*Try it*. Below are the entries; give again exactly the lines from the one mentioning "every accepted push" through the one mentioning "if (push &&", inclusive.

**** Exercise input

## config.mk

```make
export PLATFORM = sky130hd
export DESIGN_NAME = i2c_target_regfile
export DESIGN_NICKNAME = d
export VERILOG_FILES = /design/src/rtl/i2c_target_regfile.sv
export SDC_FILE = /design/constraint.sdc
export NUM_CORES = 1
export LEC_CHECK = 0
export ABC_AREA = 1
export BUFFER_PORTS_ARGS = -buffer_cell sky130_fd_sc_hd__buf_4
export CORE_MARGIN = 2
export CORE_UTILIZATION = 50
export DETAILED_ROUTE_END_ITERATION = 6
export PLACE_DENSITY = 0.73
export SYNTH_ARGS = -nofsm -noshare
export SYNTH_HDL_FRONTEND = slang
export SYNTH_SLANG_ARGS = --single-unit
```

## constraint.sdc

```tcl
create_clock -name clk -period 3.35 [get_ports clk]
set_input_delay 0.335 -clock clk [delete_from_list [all_inputs] [get_ports clk]]
set_output_delay 0.335 -clock clk [all_outputs]
set_load 0.01 [all_outputs]
```
[config.mk]
export PLATFORM = sky130hd
export DESIGN_NAME = cpu_sequencer
export DESIGN_NICKNAME = d
export VERILOG_FILES = /design/src/rtl/cpu_sequencer.sv
export SDC_FILE = /design/constraint.sdc
export NUM_CORES = 1
export LEC_CHECK = 0
export ABC_AREA = 0
export BUFFER_PORTS_ARGS = -buffer_cell sky130_fd_sc_hd__buf_4
export CORE_UTILIZATION = 44
export DETAILED_ROUTE_END_ITERATION = 7
export PLACE_DENSITY = 0.78
export SETUP_SLACK_MARGIN = 0.3
export SLEW_MARGIN = 20
export SYNTH_ARGS = -nofsm -noshare
export SYNTH_HDL_FRONTEND = slang
export SYNTH_SLANG_ARGS = --single-unit
export TNS_END_PERCENT = 30
[constraint.sdc]
create_clock -name clk -period 1.7 [get_ports clk]
set_input_delay 0.085 -clock clk [delete_from_list [all_inputs] [get_ports clk]]
set_output_delay 0.085 -clock clk [all_outputs]
set_load 0.05 [all_outputs]
$ cat config.mk
export PLATFORM = sky130hd
export DESIGN_NAME = cordic_apb_regif
export DESIGN_NICKNAME = d
export VERILOG_FILES = /design/src/rtl/cordic_apb_regif.sv
export SDC_FILE = /design/constraint.sdc
export NUM_CORES = 1
export LEC_CHECK = 0
export CAP_MARGIN = 20
export CORE_MARGIN = 3
export CORE_UTILIZATION = 45
export CTS_BUF_LIST = sky130_fd_sc_hd__clkbuf_4
export DETAILED_ROUTE_END_ITERATION = 10
export GPL_TIMING_DRIVEN = 0
export PLACE_DENSITY = 0.62
export REMOVE_ABC_BUFFERS = 1
export SETUP_SLACK_MARGIN = 0.05
export SLEW_MARGIN = 30
export SYNTH_ARGS = -nofsm -noshare
export SYNTH_HDL_FRONTEND = slang
export SYNTH_SLANG_ARGS = --single-unit
$ cat constraint.sdc
create_clock -name PCLK -period 8.4 [get_ports PCLK]
set_clock_uncertainty 0.05 [all_clocks]
set_input_delay 0.84 -clock PCLK [delete_from_list [all_inputs] [get_ports PCLK]]
set_output_delay 0.84 -clock PCLK [all_outputs]
set_load 0.1 [all_outputs]
$ cat src/rtl/cordic_apb_regif.sv
// rtl/cordic_apb_regif.sv - APB3 register interface and result FIFO for the CORDIC engine; optional CORDIC_REGIF_SLVERR_EN error responses
module cordic_apb_regif #(
   parameter int NUM_IN     = 4,
   parameter int NUM_OUT    = 6,
   parameter int DATA_W     = 32,
   parameter int FIFO_DEPTH = 4
) (
   input  logic                      PCLK,
   input  logic                      PRESET,
   input  logic                      PSEL,
   input  logic                      PENABLE,
   input  logic                      PWRITE,
   input  logic [7:0]                PADDR,
   input  logic [31:0]               PWDATA,
   output logic [31:0]               PRDATA,
   output logic                      PREADY,
   output logic                      PSLVERR,
   input  logic                      cordic_busy,
   input  logic                      cordic_done,
   input  logic [NUM_OUT*DATA_W-1:0] cordic_out,
   output logic                      cordic_start,
   output logic [2:0]                mode,
   output logic [NUM_IN*DATA_W-1:0]  prog,
   output logic [4:0]                xyfracbase,
   output logic [4:0]                phasefracbase,
   output logic                      INT
);
   localparam int AW = $clog2(FIFO_DEPTH);
   localparam int EW = NUM_OUT * DATA_W;

   typedef enum logic {S_IDLE, S_HOLD} state_t;
   state_t state, state_nx;

   logic [5:0]         word;
   logic [NUM_IN-1:0]  prog_hit;
   logic [NUM_OUT-1:0] res_hit;
   logic               sel_ctrl, sel_status, sel_frac, sel_prog, sel_res, mapped;
   logic               access, err, xfer_done, wr_done, rd_done;

   logic [2:0]              mode_q;
   logic                    ie_done, ie_ovf;
   logic [4:0]              xy_q, ph_q;
   logic [NUM_IN*DATA_W-1:0] prog_q;
   logic                    start_q, int_q, ovf_q, done_q;

   logic [EW-1:0] fifo_mem [FIFO_DEPTH];
   logic [AW-1:0] wr_ptr, rd_ptr;
   logic [AW:0]   count;
   logic          empty, full, push, pop, ovf_set;
   logic [EW-1:0] head;

   logic [31:0] hold_data, res_word, status_word;
   logic        hold_ok;
   logic        unused_bits;

   assign word        = PADDR[7:2];
   assign access      = PSEL & PENABLE;
   assign unused_bits = ^{PADDR[1:0], PWDATA};

   // address decode into register selects
   always_comb begin
      prog_hit = '0;
      res_hit  = '0;
      for (int i = 0; i < NUM_IN; i++)  prog_hit[i] = (word == 6'(4 + i));
      for (int j = 0; j < NUM_OUT; j++) res_hit[j]  = (word == 6'(16 + j));
      sel_ctrl   = (word == 6'd0);
      sel_status = (word == 6'd1);
      sel_frac   = (word == 6'd2);
      sel_prog   = |prog_hit;
      sel_res    = |res_hit;
      mapped     = sel_ctrl | sel_status | sel_frac | sel_prog | sel_res;
   end

`ifdef CORDIC_REGIF_SLVERR_EN
   assign err = access & (~mapped
                          | (PWRITE & sel_status & (|(PWDATA & ~32'h0000_0018)))
                          | (PWRITE & sel_res));
`else
   assign err = 1'b0;
`endif

   // RES reads take one wait state so the head word can be registered
   always_comb begin
      state_nx = state;
      PREADY   = 1'b1;
      case (state)
         S_IDLE: begin
            if (access && !PWRITE && sel_res) begin
               PREADY   = 1'b0;
               state_nx = S_HOLD;
            end
         end
         S_HOLD: state_nx = S_IDLE;
         default: state_nx = S_IDLE;
      endcase
   end

   // transfer state register
   always_ff @(posedge PCLK or posedge PRESET) begin
      if (PRESET) state <= S_IDLE;
      else        state <= state_nx;
   end

   assign xfer_done = access & PREADY;
   assign wr_done   = xfer_done & PWRITE & ~err;
   assign rd_done   = xfer_done & ~PWRITE;
   assign PSLVERR   = err & PREADY;

   assign head    = fifo_mem[rd_ptr];
   assign empty   = (count == '0);
   assign full    = (count == (AW+1)'(FIFO_DEPTH));
   assign pop     = (state == S_HOLD) & rd_done & res_hit[NUM_OUT-1] & hold_ok;
   assign push    = cordic_done & (~full | pop);
   assign ovf_set = cordic_done & full & ~pop;

   // head word selected by the RES index, and the STATUS image
   always_comb begin
      res_word = '0;
      if (!empty) begin
         for (int j = 0; j < NUM_OUT; j++)
            if (res_hit[j]) res_word[DATA_W-1:0] = head[j*DATA_W +: DATA_W];
      end
      status_word       = '0;
      status_word[0]    = cordic_busy;
      status_word[1]    = empty;
      status_word[2]    = full;
      status_word[3]    = ovf_q;
      status_word[4]    = done_q;
      status_word[12:8] = 5'(count);
   end

   // read data is driven only while a read completes
   always_comb begin
      PRDATA = '0;
      if (rd_done) begin
         if (state == S_HOLD)  PRDATA = hold_data;
         else if (sel_ctrl)    PRDATA[5:0] = {ie_ovf, ie_done, mode_q, 1'b0};
         else if (sel_status)  PRDATA = status_word;
         else if (sel_frac) begin
            PRDATA[4:0]  = xy_q;
            PRDATA[12:8] = ph_q;
         end else begin
            for (int i = 0; i < NUM_IN; i++)
               if (prog_hit[i]) PRDATA[DATA_W-1:0] = prog_q[i*DATA_W +: DATA_W];
         end
      end
   end

   // capture the head word in the wait-state cycle of a RES read
   always_ff @(posedge PCLK or posedge PRESET) begin
      if (PRESET) begin
         hold_data <= '0;
         hold_ok   <= 1'b0;
      end else if (state == S_IDLE && access && !PWRITE && sel_res) begin
         hold_data <= res_word;
         hold_ok   <= ~empty;
      end
   end

   // result storage, written on every accepted push
   always_ff @(posedge PCLK) begin
      if (push) fifo_mem[wr_ptr] <= cordic_out;
   end

   // FIFO pointers and occupancy
   always_ff @(posedge PCLK or posedge PRESET) begin
      if (PRESET) begin
         wr_ptr <= '0;
         rd_ptr <= '0;
         count  <= '0;
      end else begin
         if (push) wr_ptr <= wr_ptr + 1'b1;
         if (pop)  rd_ptr <= rd_ptr + 1'b1;
         if (push && !pop)      count <= count + 1'b1;
         else if (pop && !push) count <= count - 1'b1;
      end
   end

   // control, format and operand registers plus the start pulse
   always_ff @(posedge PCLK or posedge PRESET) begin
      if (PRESET) begin
         mode_q  <= '0;
         ie_done <= 1'b0;
         ie_ovf  <= 1'b0;
         xy_q    <= 5'd16;
         ph_q    <= 5'd28;
         prog_q  <= '0;
         start_q <= 1'b0;
      end else begin
         start_q <= wr_done & sel_ctrl & PWDATA[0] & ~cordic_busy;
         if (wr_done && sel_ctrl) begin
            mode_q  <= PWDATA[3:1];
            ie_done <= PWDATA[4];
            ie_ovf  <= PWDATA[5];
         end
         if (wr_done && sel_frac) begin
            xy_q <= PWDATA[4:0];
            ph_q <= PWDATA[12:8];
         end
         for (int i = 0; i < NUM_IN; i++)
            if (wr_done && prog_hit[i]) prog_q[i*DATA_W +: DATA_W] <= PWDATA[DATA_W-1:0];
      end
   end

   // sticky flags: a set event beats a same-cycle W1C
   always_ff @(posedge PCLK or posedge PRESET) begin
      if (PRESET) begin
         ovf_q  <= 1'b0;
         done_q <= 1'b0;
         int_q  <= 1'b0;
      end else begin
         ovf_q  <= ovf_set | (ovf_q & ~(wr_done & sel_status & PWDATA[3]));
         done_q <= cordic_done | (done_q & ~(wr_done & sel_status & PWDATA[4]));
         int_q  <= (done_q & ie_done) | (ovf_q & ie_ovf);
      end
   end

   assign cordic_start  = start_q;
   assign mode          = mode_q;
   assign prog          = prog_q;
   assign xyfracbase    = xy_q;
   assign phasefracbase = ph_q;
   assign INT           = int_q;
endmodule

********

*Output for this exercise*.
   // result storage, written on every accepted push
   always_ff @(posedge PCLK) begin
      if (push) fifo_mem[wr_ptr] <= cordic_out;
   end

   // FIFO pointers and occupancy
   always_ff @(posedge PCLK or posedge PRESET) begin
      if (PRESET) begin
         wr_ptr <= '0;
         rd_ptr <= '0;
         count  <= '0;
      end else begin
         if (push) wr_ptr <= wr_ptr + 1'b1;
         if (pop)  rd_ptr <= rd_ptr + 1'b1;
         if (push && !pop)      count <= count + 1'b1;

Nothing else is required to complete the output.